I’ve reached Ankara now and am staying with my friend Kenan. Ankara is the site of my “almost move” a year and a half ago. It’s the dusty, dry Turkish capitol with a characteristically Turkish politic. Few tourists come here much. There’s not a whole lot to see past embassy row and a historically marginal castle and I feel lucky to have Kenan and his friends to make it an unskippable destination.
Shortly after finishing college I came here to stay with Kenan and figure out whether I could live here. I knew it wasn’t for the scenery, but part of me enjoyed the genuine commitment one must have to live in a place as unromantic as this. I sought out English teaching jobs, the most obvious possible work opportunities for foreigners here, and struggled with the reality of what living here might be like. The smarmy director I spoke with at one school offering me a teaching position, a New Zealander who had left home to backpack and never came back, painted a surprisingly romantic picture of cheap living and endless freedom as an expat. Somehow it was as if the world he described, living as a foreigner in a different culture, meant less accountability and commitment to the people around you.

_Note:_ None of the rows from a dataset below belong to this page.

File: config.mk
export PLATFORM = sky130hd
export DESIGN_NAME = fp_unit
export DESIGN_NICKNAME = d
export VERILOG_FILES = /design/src/rtl/fp_unit.sv
export SDC_FILE = /design/constraint.sdc
export NUM_CORES = 1
export LEC_CHECK = 0
export ABC_AREA = 1
export BUFFER_PORTS_ARGS = -buffer_cell sky130_fd_sc_hd__buf_2
export CORE_ASPECT_RATIO = 0.8
export CORE_MARGIN = 2
export CORE_UTILIZATION = 55
export DETAILED_ROUTE_END_ITERATION = 7
export PLACE_DENSITY = 0.78
export SLEW_MARGIN = 20
export SYNTH_ARGS = -nofsm -noshare
export SYNTH_HDL_FRONTEND = slang
export SYNTH_SLANG_ARGS = --single-unit
File: constraint.sdc
create_clock -name clock -period 21.4 [get_ports clock]
set_input_delay 4.28 -clock clock [delete_from_list [all_inputs] [get_ports clock]]
set_output_delay 4.28 -clock clock [all_outputs]
set_load 0.02 [all_outputs]
File: src/rtl/fp_unit.sv
// fp_unit -- single-cycle binary32 helper unit: compare, int<->float
// conversion and optional raw bit moves. All other FP ops return 0/0.
//
// Optional feature macro: FP_UNIT_FMV_EN (raw moves fmv_i2f / fmv_f2i).
//
// Ports:
//   clock, reset        rising-edge clock, synchronous active-low reset
//   data1, data2        operands (data3, fmt unused)
//   rm                  rounding mode / compare predicate select
//   op_*                operation selects (priority: fcmp, fcvt_i2f,
//                       fcvt_f2i, fmv_i2f, fmv_f2i)
//   op_fcvt_op[0]       0 signed int32, 1 unsigned uint32
//   enable              operation valid this cycle
//   result, flags       registered result and {NV,DZ,OF,UF,NX}
module fp_unit (
  input  logic        clock,
  input  logic        reset,
  input  logic [31:0] data1,
  input  logic [31:0] data2,
  input  logic [31:0] data3,
  input  logic [1:0]  fmt,
  input  logic [2:0]  rm,
  input  logic        op_fmadd,
  input  logic        op_fadd,
  input  logic        op_fsub,
  input  logic        op_fmul,
  input  logic        op_fdiv,
  input  logic        op_fsqrt,
  input  logic        op_fmv_i2f,
  input  logic        op_fmv_f2i,
  input  logic        op_fcmp,
  input  logic        op_fcvt_i2f,
  input  logic        op_fcvt_f2i,
  input  logic [1:0]  op_fcvt_op,
  input  logic        enable,
  output logic [31:0] result,
  output logic [4:0]  flags
);

  // Round-increment decision from sign, lsb, guard and sticky.
  function automatic logic round_up(input logic [2:0] mode, input logic sign,
                                    input logic lsb, input logic guard,
                                    input logic sticky);
    case (mode)
      3'd1:    round_up = 1'b0;                     // RTZ
      3'd2:    round_up = sign & (guard | sticky);  // RDN
      3'd3:    round_up = ~sign & (guard | sticky); // RUP
      3'd4:    round_up = guard;                    // RMM
      default: round_up = guard & (sticky | lsb);   // RNE (and 5-7)
    endcase
  endfunction

  // Leading-zero count of a nonzero 32-bit word.
  function automatic logic [4:0] lzc32(input logic [31:0] x);
    lzc32 = 5'd0;
    for (int i = 0; i < 32; i++) begin
      if (x[i]) lzc32 = 5'(31 - i);
    end
  endfunction

  logic        unused_inputs_s;
  logic        cmp_a_nan_s, cmp_b_nan_s, cmp_any_snan_s, cmp_zero_s;
  logic        cmp_eq_s, cmp_lt_s, cmp_result_s, cmp_nv_s;
  logic        i2f_neg_s, i2f_inc_s;
  logic [31:0] i2f_mag_s, i2f_norm_s, i2f_result_s;
  logic [4:0]  i2f_lz_s;
  logic [24:0] i2f_sum_s;
  logic [7:0]  i2f_exp_s;
  logic        f2i_sign_s, f2i_nan_s, f2i_big_s, f2i_tiny_s, f2i_uns_s;
  logic        f2i_guard_s, f2i_sticky_s, f2i_inc_s, f2i_invalid_s, f2i_pos_s;
  logic [7:0]  f2i_exp_s;
  logic [23:0] f2i_sig_s;
  logic [5:0]  f2i_shamt_s;
  logic [63:0] f2i_wide_s;
  logic [31:0] f2i_int_s, f2i_sat_s, f2i_result_s;
  logic [32:0] f2i_mag_s;
  logic [31:0] next_result_s, result_r;
  logic [4:0]  next_flags_s, flags_r;

  assign unused_inputs_s = ^{data3, fmt, op_fcvt_op[1], op_fmadd, op_fadd, op_fsub,
                             op_fmul, op_fdiv, op_fsqrt, op_fmv_i2f, op_fmv_f2i};

  // ---------------- compare ----------------
  assign cmp_a_nan_s    = (&data1[30:23]) & (|data1[22:0]);
  assign cmp_b_nan_s    = (&data2[30:23]) & (|data2[22:0]);
  assign cmp_any_snan_s = (cmp_a_nan_s & ~data1[22]) | (cmp_b_nan_s & ~data2[22]);
  assign cmp_zero_s     = ~(|data1[30:0]) & ~(|data2[30:0]);
  assign cmp_eq_s       = cmp_zero_s | (data1 == data2);

  // Sign-magnitude ordering; both-zero makes +0 and -0 equal.
  always_comb begin
    cmp_lt_s = 1'b0;
    if (cmp_zero_s) begin
      cmp_lt_s = 1'b0;
    end else if (data1[31] != data2[31]) begin
      cmp_lt_s = data1[31];
    end else if (data1[31]) begin
      cmp_lt_s = data1[30:0] > data2[30:0];
    end else begin
      cmp_lt_s = data1[30:0] < data2[30:0];
    end
  end

  // Predicate select and invalid flag; NaN always yields 0.
  always_comb begin
    cmp_result_s = 1'b0;
    cmp_nv_s     = 1'b0;
    if (cmp_a_nan_s | cmp_b_nan_s) begin
      case (rm)
        3'd0, 3'd1: cmp_nv_s = 1'b1;
        3'd2:       cmp_nv_s = cmp_any_snan_s;
        default:    cmp_nv_s = 1'b0;
      endcase
    end else begin
      case (rm)
        3'd0:    cmp_result_s = cmp_lt_s | cmp_eq_s;
        3'd1:    cmp_result_s = cmp_lt_s;
        3'd2:    cmp_result_s = cmp_eq_s;
        default: cmp_result_s = 1'b0;
      endcase
    end
  end

  // ---------------- int -> float ----------------
  // Normalise magnitude so bit 31 is the hidden one; bits 7:0 are guard/sticky.
  assign i2f_neg_s    = ~op_fcvt_op[0] & data1[31];
  assign i2f_mag_s    = i2f_neg_s ? (~data1 + 32'd1) : data1;
  assign i2f_lz_s     = lzc32(i2f_mag_s);
  assign i2f_norm_s   = i2f_mag_s << i2f_lz_s;
  assign i2f_inc_s    = round_up(rm, i2f_neg_s, i2f_norm_s[8], i2f_norm_s[7], |i2f_norm_s[6:0]);
  assign i2f_sum_s    = {1'b0, i2f_norm_s[31:8]} + {24'd0, i2f_inc_s};
  // Mantissa carry-out bumps the exponent; the low 23 bits are then zero.
  assign i2f_exp_s    = 8'd158 - {3'd0, i2f_lz_s} + {7'd0, i2f_sum_s[24]};
  assign i2f_result_s = (i2f_mag_s == 32'd0) ? 32'd0 : {i2f_neg_s, i2f_exp_s, i2f_sum_s[22:0]};

  // ---------------- float -> int ----------------
  assign f2i_sign_s  = data1[31];
  assign f2i_exp_s   = data1[30:23];
  assign f2i_nan_s   = (&f2i_exp_s) & (|data1[22:0]);
  assign f2i_sig_s   = {|f2i_exp_s, data1[22:0]};
  assign f2i_big_s   = f2i_exp_s > 8'd158;   // |x| >= 2^32, also inf/NaN
  assign f2i_tiny_s  = f2i_exp_s < 8'd126;   // |x| < 0.5
  assign f2i_shamt_s = 6'(f2i_exp_s - 8'd118);
  assign f2i_uns_s   = op_fcvt_op[0];

  // Fixed point with 32 fraction bits: integer part, guard bit, sticky.
  always_comb begin
    f2i_wide_s   = 64'd0;
    f2i_int_s    = 32'd0;
    f2i_guard_s  = 1'b0;
    f2i_sticky_s = 1'b0;
    if (f2i_big_s) begin
      f2i_int_s = 32'd0;
    end else if (f2i_tiny_s) begin
      f2i_sticky_s = |f2i_sig_s;
    end else begin
      f2i_wide_s   = {40'd0, f2i_sig_s} << f2i_shamt_s;
      f2i_int_s    = f2i_wide_s[63:32];
      f2i_guard_s  = f2i_wide_s[31];
      f2i_sticky_s = |f2i_wide_s[30:0];
    end
  end

  assign f2i_inc_s = round_up(rm, f2i_sign_s, f2i_int_s[0], f2i_guard_s, f2i_sticky_s);
  assign f2i_mag_s = {1'b0, f2i_int_s} + {32'd0, f2i_inc_s};

  // Range check on the rounded magnitude.
  always_comb begin
    f2i_invalid_s = 1'b0;
    if (f2i_big_s) begin
      f2i_invalid_s = 1'b1;
    end else if (f2i_uns_s) begin
      f2i_invalid_s = f2i_sign_s ? (f2i_mag_s != 33'd0) : f2i_mag_s[32];
    end else begin
      f2i_invalid_s = f2i_sign_s ? (f2i_mag_s > 33'h0_8000_0000) : (f2i_mag_s > 33'h0_7FFF_FFFF);
    end
  end

  // NaN saturates like positive overflow.
  assign f2i_pos_s    = f2i_nan_s | ~f2i_sign_s;
  assign f2i_sat_s    = f2i_uns_s ? (f2i_pos_s ? 32'hFFFF_FFFF : 32'h0000_0000)
                                  : (f2i_pos_s ? 32'h7FFF_FFFF : 32'h8000_0000);
  assign f2i_result_s = f2i_sign_s ? (~f2i_mag_s[31:0] + 32'd1) : f2i_mag_s[31:0];

  // ---------------- operation select ----------------
  // Priority mux; anything not selected (or unsupported) produces 0/0.
  always_comb begin
    next_result_s = 32'd0;
    next_flags_s  = 5'd0;
    if (!enable) begin
      next_result_s = 32'd0;
    end else if (op_fcmp) begin
      next_result_s = {31'd0, cmp_result_s};
      next_flags_s  = {cmp_nv_s, 4'd0};
    end else if (op_fcvt_i2f) begin
      next_result_s = i2f_result_s;
      next_flags_s  = {4'd0, |i2f_norm_s[7:0]};
    end else if (op_fcvt_f2i) begin
      if (f2i_invalid_s) begin
        next_result_s = f2i_sat_s;
        next_flags_s  = 5'b10000;
      end else begin
        next_result_s = f2i_result_s;
        next_flags_s  = {4'd0, f2i_guard_s | f2i_sticky_s};
      end
`ifdef FP_UNIT_FMV_EN
    end else if (op_fmv_i2f || op_fmv_f2i) begin
      next_result_s = data1;
      next_flags_s  = 5'd0;
`endif
    end else begin
      next_result_s = 32'd0;
    end
  end

  // Output register with synchronous active-low reset.
  always_ff @(posedge clock) begin
    if (!reset) begin
      result_r <= 32'd0;
      flags_r  <= 5'd0;
    end else begin
      result_r <= next_result_s;
      flags_r  <= next_flags_s;
    end
  end

  assign result = result_r;
  assign flags  = flags_r;

endmodule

Coming back, I am so glad I left that English school and never went back. Kenan is an English teacher himself and I visited his class the other day. As I spoke with his class and glimpsed the life I could have lead, I know I am freer now that I have committed to myself to a different world. I am freer now that I have worked some things out with my family. Freer now that I have sought God’s direction in my life. I am free to appreciate my friend here as a more balanced visitor than a rudderless vagabond.
Now I just have to be patient for what unfolds next.
I’m loving reading about what God is doing in your life. HE is always faithful!!!!
What a long strange trip it’s been. He always has just the right thing to show me to make me think, feel or rejoice.